Out of the blue, you may have received a message or call from a former partner, informing you that you have a child. You two may have split up long ago, and this revelation could cause mixed emotions for you. You will likely feel excited that you are a father, yet unhappy that you missed the opportunity to spend your child’s early years with them. To become a part of their life, you will need to start by establishing paternity.
Establishing paternity through an acknowledgement
Your child’s mother may have left your name off their birth certificate if your relationship ended before the time your child was born. Yet, they may now want to acknowledge you as your child’s legal father. In this case, you two will want to sign an acknowledgment of paternity. This document can be revoked within a 60-day period. After 60 days, it is legally binding.
Keep in mind that an acknowledgment of paternity sets forth your obligation to provide child support to your child’s mother, as well as medical benefits to your child.

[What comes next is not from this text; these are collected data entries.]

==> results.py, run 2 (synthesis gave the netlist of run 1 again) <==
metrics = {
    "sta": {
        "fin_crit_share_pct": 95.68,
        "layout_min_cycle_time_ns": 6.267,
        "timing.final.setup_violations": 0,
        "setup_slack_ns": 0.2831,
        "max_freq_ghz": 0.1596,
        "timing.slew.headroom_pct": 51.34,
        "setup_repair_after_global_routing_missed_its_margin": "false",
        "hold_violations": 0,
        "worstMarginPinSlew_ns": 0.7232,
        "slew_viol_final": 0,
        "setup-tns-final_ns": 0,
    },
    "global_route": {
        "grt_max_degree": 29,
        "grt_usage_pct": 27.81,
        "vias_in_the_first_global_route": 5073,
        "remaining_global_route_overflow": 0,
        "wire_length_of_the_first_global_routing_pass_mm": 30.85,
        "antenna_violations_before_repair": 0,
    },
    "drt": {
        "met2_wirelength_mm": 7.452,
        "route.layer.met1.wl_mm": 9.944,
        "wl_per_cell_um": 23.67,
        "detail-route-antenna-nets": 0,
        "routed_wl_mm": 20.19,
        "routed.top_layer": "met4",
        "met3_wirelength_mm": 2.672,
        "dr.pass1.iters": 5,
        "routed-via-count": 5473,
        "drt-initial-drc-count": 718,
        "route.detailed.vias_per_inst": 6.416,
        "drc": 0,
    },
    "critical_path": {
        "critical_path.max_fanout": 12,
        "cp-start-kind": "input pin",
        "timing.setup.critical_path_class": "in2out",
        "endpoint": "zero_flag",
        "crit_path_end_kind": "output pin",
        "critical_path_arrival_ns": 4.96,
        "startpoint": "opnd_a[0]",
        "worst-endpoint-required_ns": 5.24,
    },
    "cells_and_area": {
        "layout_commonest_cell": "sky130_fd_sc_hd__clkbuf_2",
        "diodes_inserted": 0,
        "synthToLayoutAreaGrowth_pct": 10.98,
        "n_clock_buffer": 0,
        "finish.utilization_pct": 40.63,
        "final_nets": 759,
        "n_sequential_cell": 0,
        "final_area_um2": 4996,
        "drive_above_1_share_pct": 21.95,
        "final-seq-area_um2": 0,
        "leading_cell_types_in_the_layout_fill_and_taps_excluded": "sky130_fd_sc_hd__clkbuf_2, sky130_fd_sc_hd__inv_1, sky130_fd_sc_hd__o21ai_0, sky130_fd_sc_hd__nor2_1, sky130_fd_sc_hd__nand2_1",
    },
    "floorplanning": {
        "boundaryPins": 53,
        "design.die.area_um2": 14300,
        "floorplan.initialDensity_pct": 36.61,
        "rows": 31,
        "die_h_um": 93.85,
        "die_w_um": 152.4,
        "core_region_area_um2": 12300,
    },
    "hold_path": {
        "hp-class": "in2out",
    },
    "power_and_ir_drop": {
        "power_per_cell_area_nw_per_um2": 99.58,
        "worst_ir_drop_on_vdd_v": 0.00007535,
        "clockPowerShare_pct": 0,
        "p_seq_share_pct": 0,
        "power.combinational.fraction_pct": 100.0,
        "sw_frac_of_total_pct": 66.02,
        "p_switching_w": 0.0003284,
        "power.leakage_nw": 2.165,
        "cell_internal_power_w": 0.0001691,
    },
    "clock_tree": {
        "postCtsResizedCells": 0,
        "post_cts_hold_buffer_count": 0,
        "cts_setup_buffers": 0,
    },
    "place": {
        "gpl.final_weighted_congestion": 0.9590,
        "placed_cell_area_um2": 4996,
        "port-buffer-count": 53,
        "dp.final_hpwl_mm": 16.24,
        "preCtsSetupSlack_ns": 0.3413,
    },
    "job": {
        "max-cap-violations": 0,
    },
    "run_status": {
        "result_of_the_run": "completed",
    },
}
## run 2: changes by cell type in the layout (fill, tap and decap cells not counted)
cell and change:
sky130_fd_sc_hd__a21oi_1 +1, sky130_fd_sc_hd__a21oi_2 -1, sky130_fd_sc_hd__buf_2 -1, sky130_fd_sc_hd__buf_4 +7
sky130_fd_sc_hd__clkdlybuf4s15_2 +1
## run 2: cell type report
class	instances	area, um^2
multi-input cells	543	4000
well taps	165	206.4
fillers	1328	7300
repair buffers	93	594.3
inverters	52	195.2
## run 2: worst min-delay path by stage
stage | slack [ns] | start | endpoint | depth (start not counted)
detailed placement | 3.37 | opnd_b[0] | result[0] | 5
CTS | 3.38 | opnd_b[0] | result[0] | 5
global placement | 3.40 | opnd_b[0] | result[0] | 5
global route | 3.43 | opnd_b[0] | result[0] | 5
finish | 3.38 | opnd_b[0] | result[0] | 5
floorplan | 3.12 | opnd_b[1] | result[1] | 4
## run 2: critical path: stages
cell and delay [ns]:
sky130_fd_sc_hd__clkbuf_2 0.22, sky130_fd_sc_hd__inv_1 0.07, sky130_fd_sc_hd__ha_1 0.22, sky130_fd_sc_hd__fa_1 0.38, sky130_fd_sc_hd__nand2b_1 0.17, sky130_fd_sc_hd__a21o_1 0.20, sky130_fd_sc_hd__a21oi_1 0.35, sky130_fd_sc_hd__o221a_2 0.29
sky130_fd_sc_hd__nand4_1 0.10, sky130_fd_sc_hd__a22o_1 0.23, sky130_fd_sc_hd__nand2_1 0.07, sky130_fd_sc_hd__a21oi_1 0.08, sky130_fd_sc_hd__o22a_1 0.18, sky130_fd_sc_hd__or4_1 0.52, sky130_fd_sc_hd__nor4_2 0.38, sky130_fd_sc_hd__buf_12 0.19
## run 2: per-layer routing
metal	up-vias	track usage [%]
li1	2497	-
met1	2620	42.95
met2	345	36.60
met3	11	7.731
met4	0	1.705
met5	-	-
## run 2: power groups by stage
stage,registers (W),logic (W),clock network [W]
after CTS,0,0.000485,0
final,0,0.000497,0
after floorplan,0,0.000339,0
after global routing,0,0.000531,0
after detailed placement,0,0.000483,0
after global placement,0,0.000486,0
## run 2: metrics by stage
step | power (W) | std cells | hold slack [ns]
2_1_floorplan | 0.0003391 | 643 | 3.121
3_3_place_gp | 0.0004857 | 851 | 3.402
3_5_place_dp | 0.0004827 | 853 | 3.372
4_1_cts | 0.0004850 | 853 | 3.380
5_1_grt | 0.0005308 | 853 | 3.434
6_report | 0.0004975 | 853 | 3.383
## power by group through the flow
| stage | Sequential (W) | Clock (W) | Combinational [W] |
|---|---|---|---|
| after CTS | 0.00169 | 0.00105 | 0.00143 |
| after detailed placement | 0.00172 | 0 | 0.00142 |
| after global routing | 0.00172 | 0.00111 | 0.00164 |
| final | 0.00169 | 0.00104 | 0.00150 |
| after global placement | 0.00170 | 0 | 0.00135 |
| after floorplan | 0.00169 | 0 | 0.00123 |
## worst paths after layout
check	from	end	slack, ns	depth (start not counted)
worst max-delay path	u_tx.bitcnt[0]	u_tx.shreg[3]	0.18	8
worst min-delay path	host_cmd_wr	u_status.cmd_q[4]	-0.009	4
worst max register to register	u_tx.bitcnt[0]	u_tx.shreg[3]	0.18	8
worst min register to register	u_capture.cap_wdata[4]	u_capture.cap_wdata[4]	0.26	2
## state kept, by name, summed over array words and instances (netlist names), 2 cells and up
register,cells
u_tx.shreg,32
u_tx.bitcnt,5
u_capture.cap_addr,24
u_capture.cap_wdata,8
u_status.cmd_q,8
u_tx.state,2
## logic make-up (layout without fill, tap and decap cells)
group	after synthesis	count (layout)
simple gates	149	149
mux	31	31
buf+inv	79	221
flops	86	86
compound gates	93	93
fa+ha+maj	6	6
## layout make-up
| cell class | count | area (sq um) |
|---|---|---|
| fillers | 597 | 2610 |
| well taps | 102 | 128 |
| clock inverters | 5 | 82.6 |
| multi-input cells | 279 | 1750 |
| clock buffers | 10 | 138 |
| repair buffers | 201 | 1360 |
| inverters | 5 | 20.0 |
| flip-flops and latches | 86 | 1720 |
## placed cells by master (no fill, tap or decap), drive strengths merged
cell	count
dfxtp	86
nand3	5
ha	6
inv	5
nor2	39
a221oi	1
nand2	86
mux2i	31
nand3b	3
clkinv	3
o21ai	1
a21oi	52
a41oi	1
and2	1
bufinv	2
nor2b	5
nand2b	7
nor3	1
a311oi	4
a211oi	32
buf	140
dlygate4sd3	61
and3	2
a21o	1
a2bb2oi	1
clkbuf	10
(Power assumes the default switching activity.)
`config.mk`:
```
export PLATFORM = sky130hd
export DESIGN_NAME = uart_tx
export DESIGN_NICKNAME = d
export VERILOG_FILES = /design/src/rtl/uart_tx_pkg.sv /design/src/rtl/uart_tx_ctrl.sv /design/src/rtl/uart_tx_dp.sv /design/src/rtl/uart_tx.sv
export SDC_FILE = /design/constraint.sdc
export NUM_CORES = 1
export LEC_CHECK = 0
export BUFFER_PORTS_ARGS = -buffer_cell sky130_fd_sc_hd__buf_4
export CORE_MARGIN = 1.5
export CORE_UTILIZATION = 40
export DETAILED_ROUTE_END_ITERATION = 10
export PLACE_DENSITY = 0.61
export SLEW_MARGIN = 25
export SYNTH_ARGS = -nofsm -noshare
export SYNTH_HDL_FRONTEND = slang
export SYNTH_HIERARCHICAL = 1
export SYNTH_SLANG_ARGS = --single-unit
```
`constraint.sdc`:
```
create_clock -name clk -period 4.8 [get_ports clk]
set_input_delay 0.48 -clock clk [delete_from_list [all_inputs] [get_ports clk]]
set_output_delay 0.48 -clock clk [all_outputs]
set_load 0.01 [all_outputs]
```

It also establishes your child’s rights of inheritance. And it allows them to access any government benefits you may receive in the event you pass away. To receive timesharing and parental responsibilities, you must file a paternity action.
Establishing paternity through a petition
Your child’s mother may not want to acknowledge you as their legal father, yet you may want to assert your parental rights. In this case, you must file a petition to establish paternity. This petition will order genetic testing for you, your child, and your child’s mother. If the testing establishes that there is a genetic relationship between you and your child, the court will issue a child support order. Your petition can also set forth your request for timesharing and parental responsibilities.
Establishing paternity can be a challenging process that you will not want to navigate alone. A family law attorney can make sure you take the necessary steps that allow you to create a relationship with your child.